● ACTIVITY:
In the records below, count the lines that have "Initial" and answer with the number alone.

Collected data entries
[flow/config.mk]
export PLATFORM = sky130hd
export DESIGN_NAME = MIPS
export DESIGN_NICKNAME = MIPS
export VERILOG_FILES = /design/flow/design.v
export SDC_FILE = /design/flow/constraint.sdc
export NUM_CORES = 4
export LEC_CHECK = 0
export CAP_MARGIN = 20
export CORE_MARGIN = 2
export CORE_UTILIZATION = 72
export CTS_CLUSTER_SIZE = 21
export SLEW_MARGIN = 20
[flow/constraint.sdc]
create_clock -name core_clock -period 7.76 [get_ports {clk}]
set_input_delay 1.5520 -clock core_clock [delete_from_list [all_inputs] [get_ports {clk}]]
set_output_delay 1.5520 -clock core_clock [all_outputs]
set_load 0.01 [all_outputs]
[flow/design.v]
module MIPS(
	input clk,
	input rst_n,
	input cpu_en,
	input [7:0] data_read,
	input ram_send,
	input ram_receive,
	output reg cpu_send,
	output reg cpu_receive,
	output reg cpu_ready,
	output reg [15:0] data_addr,
	output reg [7:0] data_store,
	output reg [1:0] mem_ctrl, 
	output reg done
	);
	reg [15:0] R [7:0]; 
	reg [15:0] PC,IR;
	reg [3:0] OP;
	reg [2:0] funct; 
	reg [2:0] state,next_state;
	parameter IDLE = 3'b000,
				 IF = 3'b001,
				 ID = 3'b010,
				 EX = 3'b011,
				 MEM = 3'b100,
				 WB = 3'b101;
	always@(posedge clk)
	begin
		if(~(rst_n&cpu_en))
		begin
			state <= IDLE;
		end
		else
		begin
			case(next_state)
				IDLE:state <= IDLE;
				IF:state <= IF;
				ID:state <= ID;
				EX:state <= EX;
				MEM:state <= MEM;
				WB:state <= WB;
				default:state <= state;
			endcase
		end
	end
	reg [15:0] rs,rt;
	reg [5:0] im;
	reg [11:0] addr;
	reg [15:0] temp;
	reg [1:0] read_cnt;
	reg [1:0] write_cnt;
	reg delay_cnt;
	reg delay_en;
	always@(posedge clk) 
	begin
		if(~(rst_n&cpu_en))
		begin
			cpu_ready <= 1'b0;
			delay_cnt <= 1'b0;
		end
		else if(delay_en)
		begin
			if(delay_cnt)
				cpu_ready <= 1'b0; 
			else
			begin
				cpu_ready <= 1'b1;
				delay_cnt <= 1'b1;
			end
		end
		else
		begin
			cpu_ready <= 1'b0;
			delay_cnt <= 1'b0;
		end
	end
	wire [15:0]PC_1;
	assign PC_1 = PC + 16'd2;
	always@(posedge clk)
	begin
		if(~(rst_n&cpu_en))
		begin
			{R[0],R[1],R[2],R[3],R[4],R[5],R[6],R[7]} <= 128'd0;
			{PC,IR} <= 32'd0;
			{rs,rt} <= 32'd0;
			im <= 6'd0;
			addr <= 12'd0;
			temp <= 16'd0;
			{cpu_receive,cpu_send} <= 2'b00;
			next_state <= IDLE;
			data_addr <= 16'd0;
			data_store <= 8'd0;
			OP <= 4'd0;
			IR <= 16'd0;
			funct <= 3'd0;
			delay_en <= 1'b0;
			done <= 1'b0;
			mem_ctrl <= 2'd0; 
			read_cnt <= 2'd0;
			write_cnt <= 2'd0;
		end
		else
		begin
			case(state)
				IDLE:
				begin
					done <= 1'b0;
					next_state <= IF;
					read_cnt <= 2'd0;
					write_cnt <= 2'd0;
					{cpu_receive,cpu_send} <= 2'b00;
					mem_ctrl <= 2'b00; 
				end
				IF:
				begin
					mem_ctrl <= 2'b10; 
					{cpu_receive,cpu_send} <= 2'b00; 
					if(read_cnt == 2'd0)
					begin
						data_addr <= PC;
						delay_en <= 1'b1;
						if(cpu_receive && ram_send) 
						begin
							cpu_receive <= 1'b0;
							delay_en <= 1'b0;
							read_cnt <= 2'd1;
						end
						else if(ram_send) 
						begin
							IR[15:8] <= data_read;
							if(IR[15:8] == data_read)
								cpu_receive <= 1'b1;
							else
								cpu_receive <= 1'b0;
						end
						else
						begin
							IR[15:8] <= IR[15:8];
							read_cnt <= 2'd0;
						end
					end
					else if(read_cnt == 2'd1)
					begin
						data_addr <= PC + 16'd1;
						delay_en <= 1'b1;
						if(cpu_receive && ram_send) 
						begin
							cpu_receive <= 1'b0;
							delay_en <= 1'b0;
							read_cnt <= 2'd2;
						end
						else if(ram_send) 
						begin
							IR[7:0] <= data_read;
							if(IR[7:0] == data_read)
								cpu_receive <= 1'b1;
							else
								cpu_receive <= 1'b0;
						end
						else
						begin
							IR[7:0] <= IR[7:0];
							read_cnt <= 2'd1;
						end
					end
					else if(read_cnt == 2'd2)
					begin
						next_state <= ID;
						PC <= PC + 16'd2;
						read_cnt <= 2'd0;
						mem_ctrl <= 2'b00; 
						{cpu_receive,cpu_send} <= 2'b00;
					end
					else
					begin
						next_state <= IF;
						PC <= PC;
					end
				end
				ID:
				begin
					OP <= IR[15:12];
					case(IR[11:9])
						3'd0:rs <= R[0];
						3'd1:rs <= R[1];
						3'd2:rs <= R[2];
						3'd3:rs <= R[3];
						3'd4:rs <= R[4];
						3'd5:rs <= R[5];
						3'd6:rs <= R[6];
						3'd7:rs <= R[7];
						default:rs <= 16'd0;
					endcase
					case(IR[8:6])
						3'd0:rt <= R[0];
						3'd1:rt <= R[1];
						3'd2:rt <= R[2];
						3'd3:rt <= R[3];
						3'd4:rt <= R[4];
						3'd5:rt <= R[5];
						3'd6:rt <= R[6];
						3'd7:rt <= R[7];
						default:rt <= 16'd0;
					endcase
					funct <= IR[2:0];
					im <= IR[5:0];
					addr <= IR[11:0];
					next_state <= EX;
				end
				EX:
				begin
					if(OP == 4'b0000) 
					begin
						case(funct)
							3'b000,3'b001:temp <= rs + rt; 
							3'b010,3'b011:temp <= rs - rt; 
							3'b100:temp <= (rs < rt) ? 16'd1:16'd0; 
							3'b101:temp <= rs & rt; 
							3'b110:temp <= rs | rt; 
							3'b111:PC <= rs; 
							default:temp <= 16'd0;
						endcase
					end
					else if(OP[3]) 
					begin
						case(OP)
							4'b1000:temp <= rs + {10'd0,im}; 
							4'b1001:temp <= rs - {10'd0,im}; 
							4'b1010:temp <= rs & {10'd0,im}; 
							4'b1011:temp <= rs | {10'd0,im}; 
							4'b1110:PC <= (rs==rt) ? (PC+16'd2+im<<1):PC; 
							4'b1111:PC <= (rs!=rt) ? (PC+16'd2+im<<1):PC; 
							default:temp <= 16'd0;
						endcase
					end
					else if(OP[2]) 
					begin
						if(OP == 4'b0100) 
							PC <= {PC_1[15:12],addr};
						else if(OP == 4'b0101) 
						begin
							R[7] <= PC;
							PC <= {PC_1[15:12],addr};
						end
					end
					else
						next_state <= IDLE;
					next_state <= MEM;
					read_cnt <= 2'd0;
					write_cnt <= 2'd0;
					data_addr <= 16'd0;
				end
				MEM:
				begin
					case(OP)
						4'b1100: 
							begin
								mem_ctrl <= 2'b10; 
								{cpu_receive,cpu_send} <= 2'b00; 
								if(read_cnt == 2'd0)
								begin
									data_addr <= rs + {10'd0,im};
									delay_en <= 1'b1;
									if(cpu_receive && ram_send) 
									begin
										cpu_receive <= 1'b0;
										delay_en <= 1'b0;
										read_cnt <= 2'd1;
									end
									else if(ram_send) 
									begin
										temp[15:8] <= data_read;
										if(temp[15:8] == data_read)
											cpu_receive <= 1'b1;
										else
											cpu_receive <= 1'b0;
									end
									else
									begin
										temp[15:8] <= temp[15:8];
										read_cnt <= 2'd0;
									end
								end
								else if(read_cnt == 2'd1)
								begin
									data_addr <= rs + {10'd0,im} + 16'd1;
									delay_en <= 1'b1;
									if(cpu_receive && ram_send) 
									begin
										cpu_receive <= 1'b0;
										delay_en <= 1'b0;
										read_cnt <= 2'd2;
									end
									else if(ram_send) 
									begin
										temp[7:0] <= data_read;
										if(temp[7:0] == data_read)
											cpu_receive <= 1'b1;
										else
											cpu_receive <= 1'b0;
									end
									else
									begin
										temp[7:0] <= temp[7:0];
										read_cnt <= 2'd1;
									end
								end
								else if(read_cnt == 2'd2)
								begin
									next_state <= WB;
									read_cnt <= 2'd0;
									mem_ctrl <= 2'b00; 
									{cpu_receive,cpu_send} <= 2'b00;
								end
								else
								begin
									next_state <= MEM;
									temp <= temp;
								end
							end
						4'b1101: 
							begin
								mem_ctrl <= 2'b01; 
								{cpu_receive,cpu_send} <= 2'b00; 
								if(write_cnt == 2'd0)
								begin
									data_addr <= rs + {10'd0,im};
									data_store <= rt[15:8];
									if(cpu_send && ram_receive)
									begin
										cpu_send <= 1'b0;
										write_cnt <= 2'd1;
									end
									else if(data_store == rt[15:8])
										cpu_send <= 1'b1;
									else
									begin
										cpu_send <= 1'b0;
										write_cnt <= 2'd0;
									end
								end
								else if(write_cnt == 2'd1)
								begin
									data_addr <= rs + {10'd0,im} + 16'd1;
									data_store <= rt[7:0];
									if(cpu_send && ram_receive)
									begin
										cpu_send <= 1'b0;
										write_cnt <= 2'd2;
									end
									else if(data_store == rt[7:0])
										cpu_send <= 1'b1;
									else
									begin
										cpu_send <= 1'b0;
										write_cnt <= 2'd1;
									end
								end
								else if(write_cnt == 2'd2)
								begin
									next_state <= WB;
									write_cnt <= 2'd0;
									mem_ctrl <= 2'b00; 
									{cpu_receive,cpu_send} <= 2'b00;
								end
								else
								begin
									next_state <= MEM;
									write_cnt <= write_cnt;
								end
							end
						default:
							begin
								mem_ctrl <= 2'b00; 
								temp <= temp;
								data_store <= 8'd0;
								data_addr <= 8'd0;
								next_state <= WB;
							end
					endcase
				end
				WB:
				begin
					if(OP == 4'b0000) 
					begin
						case(IR[5:3])
							3'd0:R[0] <= temp;
							3'd1:R[1] <= temp;
							3'd2:R[2] <= temp;
							3'd3:R[3] <= temp;
							3'd4:R[4] <= temp;
							3'd5:R[5] <= temp;
							3'd6:R[6] <= temp;
							3'd7:R[7] <= temp;
						endcase
					end
					else if(OP[3]) 
					begin
						if((OP[3:2] == 2'b10) | (OP == 4'b1100)) 
						begin
							case(IR[8:6])
								3'd0:R[0] <= temp;
								3'd1:R[1] <= temp;
								3'd2:R[2] <= temp;
								3'd3:R[3] <= temp;
								3'd4:R[4] <= temp;
								3'd5:R[5] <= temp;
								3'd6:R[6] <= temp;
								3'd7:R[7] <= temp;
							endcase
						end
					end
					else 
						{R[0],R[1],R[2],R[3],R[4],R[5],R[6],R[7]} <= {R[0],R[1],R[2],R[3],R[4],R[5],R[6],R[7]};
					done <= 1'b1;
					next_state <= IDLE;
				end
			endcase
		end
	end
endmodule
[flow/run.sh]
#!/bin/bash
# the make line also repeats each setting of config.mk as NAME=value (left out here)
make -C /OpenROAD-flow-scripts/flow DESIGN_CONFIG=/design/flow/config.mk WORK_HOME=/design/flow/orfs CLKGATE_MAP_FILE= finish
==> Slide: Implementation Results, run 1 <==
Key Metrics from the Run

Worst setup path
  • Worst Setup SP: rs[6]$_SDFFE_PN0P_
  • WP buf/inv: 2
  • Register-to-Register Path Depth: 11
  • Stages on the worst setup path: 11
  • R2R Path End: PC[9]$_SDFFE_PN0P_
  • WS Path Type: reg -> reg
  • FF-to-FF Start: rs[6]$_SDFFE_PN0P_
  • R2r setup slk: ~3.4 ns
  • CP max-delay cell: dfxtp_1
  • Crit-path max FO: 21
  • CP Capture Point: PC[9]$_SDFFE_PN0P_
  • Worst EP arrival: roughly 4.8 ns
  • CP Capture Type: flop
  • Startpoint types: flop
  • Sequence of cells on the critical path: inv_1 > ha_1 > nor4_1 > nand4_1 > xor2_1 > o211ai_1 > nor2b_1 > buf_4 > nand2_1 > a211oi_1 > o21a_1
  • CP Data Required Time: 8.26 ns
  • Top delay family on crit path: simple AND/OR/NAND/NOR gates
  • Critical Path Max Stage Delay: 0.80 ns

Synth
  • Warnings, synthesis: 2
  • Area fraction in xor and xnor cells: 5.48%
  • Aoi share: roughly a fifth
  • Post-synth EDFFs: 0
  • Synthesized area per cell: just over 8 um2
  • Mux area share: between 10% and 20%
  • Cell type with the largest total area: dfxtp_1
  • Syn_nets: 2374
  • Area share of and/or/nand/nor cells after synthesis: ~18%
  • Yosys-reported design area after synthesis: around 19000 um2
  • Ys cells: ~2300
  • Commonest flop: dfxtp_1
  • Yosys adder share: approximately 5.5%
  • Area leader share: between 20% and 30%
  • Top cells, area: dfxtp_1, mux2i_1, nor2_1
  • Post-synthesis async set-or-reset flop share: 0%
  • Logic family by area: AND-OR/OR-AND gates
  • Most frequent cell after synthesis: nor2_1
  • Post-synth seq share: 29.1%
  • Gate Count Post-Synth: 2281
  • Post-Syn Area: 18800 um2
  • Ys flops: 274
  • Tally of unique sky130hd cells used after synthesis: 96
  • Top cells by count: nor2_1, dfxtp_1, mux2i_1, nand2_1, clkbuf_1

Global route
  • Overall Global Routing Usage: 51.4%
  • Grt ovf: 0
  • Vias in the first global route: between 15000 and 20000
  • First-pass GRT wire length: ~110000 um
  • Largest net degree at the start of global routing: 113
  • Antenna violations before repair: 1

Timing
  • Normalized max-slew margin: ~22%
  • # setup viols final: 0
  • Clock period minus final worst setup slack: 4.31 ns
  • Clk_skew: 0.0303 ns
  • Final hold violations: 0
  • Cycle use final: 55.6%
  • Fin worst setup slack: between 3 and 4 ns
  • Worst-margin pin slew: 1.17 ns
  • Final Max Tran Viols: 0
  • Max Clock Freq: 232 MHz
  • Setup TNS: 0 ns
  • Hold Slack: 0.391 ns
  • RSZ-0062 raised after global routing: no

Clocking
  • TritonCTS clock tree: yes
  • CTS resizes: 0
  • Clk slew on worst S/H paths: 0.07 ns
  • CTS Buffer Depth: 3
  • Setup repair bufs after CTS: 0
  • Root Driver: clkbuf_16
  • Clk sinks: 274
  • Late-Pin Clk Latency: 0.58 ns
  • # hold bufs at CTS: 0
  • Htree depth: 1
  • Number of buffers created by CTS: 29

Pwr
  • Switching power: 704 uW
  • Net switching fraction of the power: 23.2%
  • Clk power: between 1.5 and 2 mW
  • Power density cells: 151 nW/um2
  • Internal power: 2.33 mW
  • Leakage: 7.49 nW
  • Seq power: 1.41 mW
  • Comb pwr: 73.6 uW
  • Largest Pwr Group: the clock network
  • Power share of the clock group: roughly half
  • Worst vdd ir: 0.229 mV
  • Sequential power share: 46.5%
  • Comb power frac: under 10%

Floorplanning
  • Die ar.: 27500 um2
  • Chip Width: ~170 um
  • IO Pins: 43
  • FP Util: 72.9%
  • DIE HEIGHT: 166 um
  • Core ar.: between 20000 and 30000 um2
  • Site row count: 59

Job
  • Tool warnings: ~75
  • Max Cap Viol: 0

Route
  • DRC viols: 0
  • Initial DRC Count: a little over 4000
  • Post-route ant nets: 0
  • WL final: 73500 um
  • Routed vias: 19700
  • DRT Pass-1 Iters: 8
  • Drt via density: around 7.7
  • WL/cell: 28.9 um

Placed design
  • DP Worst Slack: approximately 3.5 ns
  • HPWL Detailed: 47400 um
  • Port bufs: 42
  • Routability cong.: 1.01

Min path
  • Hold Path Depth: 1
  • Hold endpoint: cpu_ready$_SDFF_PN0_
  • Hold Startpoint: delay_cnt$_SDFF_PN0_
  • Worst Hold Class: reg -> reg

Layout
  • Number of nets in the layout: 2282
  • Layout Utilization: 78.0%
  • Area growth from synthesis to layout: 7.03%

Status
  • Outcome: complete, no violations
-- stage by stage --
| step | power (mW) | instances | instance area, um2 |
|---|---|---|---|
| floorplan | 1.49 | 2281 | 18800 |
| global placement | 1.51 | 2493 | 19100 |
| detailed placement | 1.51 | 2493 | 19100 |
| CTS | 3.01 | 2546 | 20200 |
| global route | 3.06 | 2546 | 20200 |
| finish | 3.04 | 2547 | 20200 |
-- metal layers --
metal | part of all wire [%] | global-route usage, % | vias to the layer above | routed length [um]
li1 | - | - | 8062 | -
met1 | 34 | 63.1 | 8957 | 24900
met2 | 41 | 77.0 | 1958 | 30100
met3 | 15 | 16.0 | 694 | 11300
met4 | 9.9 | 36.1 | 0 | 7310
met5 | 0 | 1.04 | - | 0
-- final cells by class --
cell class / instances / area [um2]
antenna: 1 / 2.50
clock buffer: 37 / 806
clock inverter: 16 / 233
fill: 1681 / 5670
inverter: 78 / 293
multi-input combinational: 1730 / 12200
sequential: 274 / 5490
tap: 335 / 419
timing repair buffer: 76 / 676
==> run 2: changes to the inputs <==
- CORE_UTILIZATION: 72 -> 68
- CTS_CLUSTER_SIZE: 21 -> unset
- clock period: 7.76 -> 5.09 ns (I/O delays scaled with it)
==> run 2 against run 1 <==
Combinational power up 52%. Critical path depth down 2. Worst hold slack worse by 0.0098 ns. Flip-flop count unchanged. Fmax up 12%. Utilization down 2.7 points. Sequential power up 52%. Via count down 3.3%. Area after synthesis unchanged. Count of clock-buffer cells in the layout up 6. Setup slack worse by 2.2 ns. Critical endpoint is now data_addr[13]$_SDFFE_PN0P_. Largest cell class unchanged.
==> Slide: Implementation Results, run 2 <==
Key Metrics from the Run

Timing
  • Max Clock Freq: 260 MHz
  • Clk_skew: 0.0643 ns
  • Final hold violations: 0
  • Setup TNS: 0 ns
  • # setup viols final: 0
  • Worst-margin pin slew: 1.20 ns
  • Cycle use final: 75.7%
  • Normalized max-slew margin: roughly a fifth
  • Clock period minus final worst setup slack: roughly 3.9 ns
  • RSZ-0062 raised after global routing: no
  • Final Max Tran Viols: 0

Worst setup path
  • R2r setup slk: 1.24 ns
  • Worst EP arrival: 4.34 ns
  • FF-to-FF Start: funct[1]$_SDFFE_PN0P_
  • CP Capture Type: flop
  • CP Data Required Time: 5.58 ns
  • Register-to-Register Path Depth: 9
  • CP Capture Point: data_addr[13]$_SDFFE_PN0P_
  • R2R Path End: data_addr[13]$_SDFFE_PN0P_
  • CP max-delay cell: or4b_4
  • Critical Path Max Stage Delay: 0.56 ns
  • WS Path Type: reg -> reg
  • WP buf/inv: 1
  • Top delay family on crit path: simple AND/OR/NAND/NOR gates
  • Crit-path max FO: 17
  • Sequence of cells on the critical path: inv_1 > ha_1 > a211oi_2 > o21ai_1 > and2_2 > a21oi_1 > or4b_4 > or4_1 > a31oi_1
  • Stages on the worst setup path: 9
  • Startpoint types: flop
  • Worst Setup SP: funct[1]$_SDFFE_PN0P_

Placed design
  • Placed instance area: 19300 um2
  • HPWL Detailed: 48100 um
  • Port bufs: 42
  • Routability cong.: 1.06

Floorplanning
  • Chip Width: 170 um
  • FP Util: ~70%
  • Site row count: 60
  • IO Pins: 43
  • Core ar.: 27100 um2
  • Die ar.: 29000 um2
  • DIE HEIGHT: approximately 170 um

Pwr
  • Power share of the clock group: 52.3%
  • Internal power: 3.69 mW
  • Worst vdd ir: between 0.3 and 0.4 mV
  • Comb power frac: 2.4%
  • Largest Pwr Group: the clock network
  • Switching power: 1.07 mW
  • Net switching fraction of the power: 22.5%
  • Clk power: 2.49 mW
  • Sequential power share: 45.3%
  • Seq power: 2.15 mW
  • Comb pwr: 112 uW
  • Leakage: 7.60 nW
  • Power density cells: 233 nW/um2

Synth
  • Tally of unique sky130hd cells used after synthesis: 96
  • Gate Count Post-Synth: ~2300
  • Post-synth EDFFs: 0
  • Top cells, area: dfxtp_1, mux2i_1, nor2_1
  • Warnings, synthesis: 2
  • Mux area share: 14.8%
  • Aoi share: 21.2%
  • Cell type with the largest total area: dfxtp_1
  • Most frequent cell after synthesis: nor2_1
  • Ys flops: approximately 270
  • Commonest flop: dfxtp_1
  • Area fraction in xor and xnor cells: under 10%
  • Top cells by count: nor2_1, dfxtp_1, mux2i_1, nand2_1, clkbuf_1
  • Area share of and/or/nand/nor cells after synthesis: between 10% and 20%
  • Ys cells: around 2300
  • Syn_nets: roughly 2400
  • Post-Syn Area: around 19000 um2
  • Yosys adder share: 5.51%
  • Synthesized area per cell: 8.26 um2
  • Yosys-reported design area after synthesis: 18800 um2
  • Logic family by area: AND-OR/OR-AND gates
  • Post-synth seq share: 29.1%
  • Post-synthesis async set-or-reset flop share: 0%
  • Area leader share: 29.1%

Layout
  • Logic area: 12200 um2
  • Area growth from synthesis to layout: 8.33%
  • Final Instance Area: 20400 um2
  • Reg area: 5490 um2
  • Filler cells: 1888
  • Number of nets in the layout: 2297

Route
  • WL/cell: 27.2 um
  • Routed vias: 19000
  • WL final: just over 70000 um
  • DRC viols: 0
  • Post-route ant nets: 0
  • Initial DRC Count: 2767
  • DRT Pass-1 Iters: 10
  • Ant. Diodes: 0
  • Drt via density: 7.32

Clocking
  • Htree depth: 1
  • CTS Buffer Depth: 3
  • TritonCTS clock tree: yes
  • # hold bufs at CTS: 0
  • Clk sinks: 274
  • Number of buffers created by CTS: 30
  • Clk slew on worst S/H paths: 0.06 ns
  • Setup repair bufs after CTS: 0
  • Late-Pin Clk Latency: 0.62 ns
  • CTS resizes: 0
  • Root Driver: clkbuf_16

Min path
  • Hold endpoint: cpu_ready$_SDFF_PN0_
  • Hold Startpoint: delay_cnt$_SDFF_PN0_
  • Worst Hold Class: reg -> reg
  • Hold Path Depth: 1

Job
  • Max Cap Viol: 0
  • Tool warnings: 74

Global route
  • Overall Global Routing Usage: ~48%
  • Vias in the first global route: 18200
  • Largest net degree at the start of global routing: 243
  • Antenna violations before repair: 1
  • First-pass GRT wire length: 107000 um
  • Grt ovf: 0

Status
  • Outcome: complete, no violations
## run 2: through the flow
step	power, mW	setup slack, ns	instances	hold WS (ns)	utilization (%)
global route	4.80	1.13	2599	0.396	75.3
finish	4.76	1.24	2599	0.381	75.3
detailed placement	2.31	1.36	2544	0.377	71.1
CTS	4.71	1.34	2599	0.386	75.3
floorplan	2.27	1.78	2281	0.367	-
global placement	2.31	1.34	2544	0.372	71.1
## run 2: cell type report
cell class                 instances  share of cell area (%)
clock buffer                      43                    4.31
timing repair buffer              90                    3.89
tap                              372                    2.28
inverter                          78                    1.43
clock inverter                    12                    1.20
sequential                       274                    26.9
multi-input combinational       1730                    60.0
## run 2: routing by layer
metal	share of wire [%]	track usage [%]	wire [um]	vias to the layer above
met5	0.014	0	10	-
met4	8.1	32.0	5730	2
met3	14	12.1	9600	443
met2	43	73.0	30200	1578
met1	36	60.3	25200	8911
li1	-	-	-	8092
==> run 3: changes to the inputs <==
- ABC_AREA: unset -> 1
- CORE_UTILIZATION: 68 -> 72
- CTS_CLUSTER_SIZE: unset -> 21
- HOLD_SLACK_MARGIN: unset -> 0.28
- PLACE_DENSITY_LB_ADDON: unset -> 0.01
- SETUP_SLACK_MARGIN: unset -> 1.76
- clock period: 5.09 -> 5.96 ns (I/O delays scaled with it)
==> run 3 against run 2 <==
Wire length rose by 2.8%. Clock power fell by 28%. Critical endpoint is now R[2][15]$_SDFFE_PN0P_. Critical path type unchanged. Worst hold slack improved by 0.031 ns. Count of clock-buffer cells in the layout did not move. Synthesized cell count rose by 19%. Highest routed layer unchanged. Still clean.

● TASK OUTPUT:
2